Load Characteristic Matching: Understand the load requirements of the energy meter for the CT. Choose a CT with performance characteristics that match the load conditions, ensuring accurate measurements under various load conditions.

Frequency Consistency: Ensure that both the CT and the energy meter can operate at the same rated frequency. Typically, 50Hz or 60Hz is used in power systems, so consistency in operating frequency is crucial.

Current Transformer Output:

The output of the CT refers to the current signal generated by its secondary winding, which is input to the energy meter for measurement and metering. The following factors should be taken into consideration.

Output Calibration: Understand the output calibration of the CT, i.e., the proportionality between the secondary current and the primary line current.
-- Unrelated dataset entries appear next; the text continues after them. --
File: src/design/rreq_pkg.sv
package rreq_pkg;

  // Fixed widths of the channel fields
  localparam int FIELD_W = 11;
  localparam int OP_W    = 2;

  // Depth of the service list
  localparam int MAX_PEOPLE = 1024;

  // Population after reset
  localparam int POP_RESET = 1024;

  // Command codes
  localparam logic [OP_W-1:0] OP_SERVE    = 2'd0;
  localparam logic [OP_W-1:0] OP_EXPEDITE = 2'd1;
  localparam logic [OP_W-1:0] OP_RESTART  = 2'd2;

  typedef struct packed {
    logic [OP_W-1:0]    operation;
    logic [FIELD_W-1:0] requester_id;
  } in_word_t;

  typedef struct packed {
    logic [FIELD_W-1:0] served_id;
  } out_word_t;

  typedef struct packed {
    logic [FIELD_W-1:0] population;
  } cfg_word_t;

  // Broadcast controls from the sequencer to every cell
  typedef struct packed {
    logic rebuild;   // load own position + 1
    logic rotate;    // front goes to the back of the live part
    logic move;      // shift right up to the found place, key enters at the front
    logic capture;   // register the key compare
  } cell_ctrl_t;

endpackage

File: src/design/rreq_cell.sv
module rreq_cell
  import rreq_pkg::*;
#(
  parameter int IdW   = 11,
  parameter int PosW  = 10,
  parameter int Index = 0
) (
  input  logic            clk,
  input  logic            rst_n,
  input  cell_ctrl_t      ctrl,
  input  logic [IdW-1:0]  front,
  input  logic [IdW-1:0]  prev_val,
  input  logic [IdW-1:0]  next_val,
  input  logic [IdW-1:0]  key,
  input  logic [PosW-1:0] pos,
  input  logic [PosW-1:0] pop_last,
  output logic [IdW-1:0]  val_r,
  output logic            match_r
);

  localparam logic [PosW-1:0] IDX  = PosW'(Index);
  localparam logic [IdW-1:0]  SEED = IdW'(Index + 1);

  logic [IdW-1:0] val_nxt;

  always_comb begin
    val_nxt = val_r;
    if (ctrl.rebuild) begin
      val_nxt = SEED;
    end else if (ctrl.rotate) begin
      if (IDX < pop_last) begin
        val_nxt = next_val;
      end else if (IDX == pop_last) begin
        val_nxt = front;
      end
    end else if (ctrl.move) begin
      // cell 0 sees the key on its left input
      if (IDX <= pos) begin
        val_nxt = prev_val;
      end
    end
  end

  always_ff @(posedge clk) begin
    if (!rst_n) begin
      val_r <= SEED;
    end else begin
      val_r <= val_nxt;
    end
  end

  always_ff @(posedge clk) begin
    if (ctrl.capture) begin
      match_r <= (val_r == key);
    end
  end

endmodule

File: config.mk
export PLATFORM = sky130hd
export DESIGN_NAME = rreq_cell
export DESIGN_NICKNAME = d
export VERILOG_FILES = /design/src/design/rreq_pkg.sv /design/src/design/rreq_cell.sv
export SDC_FILE = /design/constraint.sdc
export NUM_CORES = 1
export LEC_CHECK = 0
export BUFFER_PORTS_ARGS = -buffer_cell sky130_fd_sc_hd__buf_2
export CAP_MARGIN = 10
export CORE_MARGIN = 1.5
export CORE_UTILIZATION = 34
export DETAILED_ROUTE_END_ITERATION = 7
export PLACE_DENSITY = 0.8
export SYNTH_ARGS = -nofsm -noshare
export SYNTH_HDL_FRONTEND = slang
export SYNTH_SLANG_ARGS = --single-unit
File: constraint.sdc
create_clock -name clk -period 1.3 [get_ports clk]
set_input_delay 0.065 -clock clk [delete_from_list [all_inputs] [get_ports clk]]
set_output_delay 0.065 -clock clk [all_outputs]
set_load 0.005 [all_outputs]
This is related to the input requirements and calibration of the energy meter, ensuring accurate output at calibration points.

Secondary Load: The energy meter should be able to accommodate the secondary load requirements of the CT. Understand the tolerance of the energy meter for the secondary current of the CT, ensuring the stability of the system’s performance.

Output Type: Understand the output type of the CT, whether it is analog output (current or voltage signal) or digital output. Ensure that the output type of the CT matches the input interface of the energy meter.

Linearity and Accuracy: Ensure that the CT’s output remains linear across the entire measurement range and has the required accuracy. This is crucial for accurate energy measurement and metering.

Impedance Matching: The energy meter should have sufficient input impedance to ensure proper loading of the CT’s secondary winding and prevent distortion of the output signal.

In conclusion, when selecting a CT, careful consideration of its compatibility with the energy meter is necessary. Ensure the accuracy, linearity, and adaptability of the output signal to meet the requirements of the energy metering system. This often requires a detailed understanding of the technical specifications of both the energy meter and the CT to ensure their synergy in practical applications.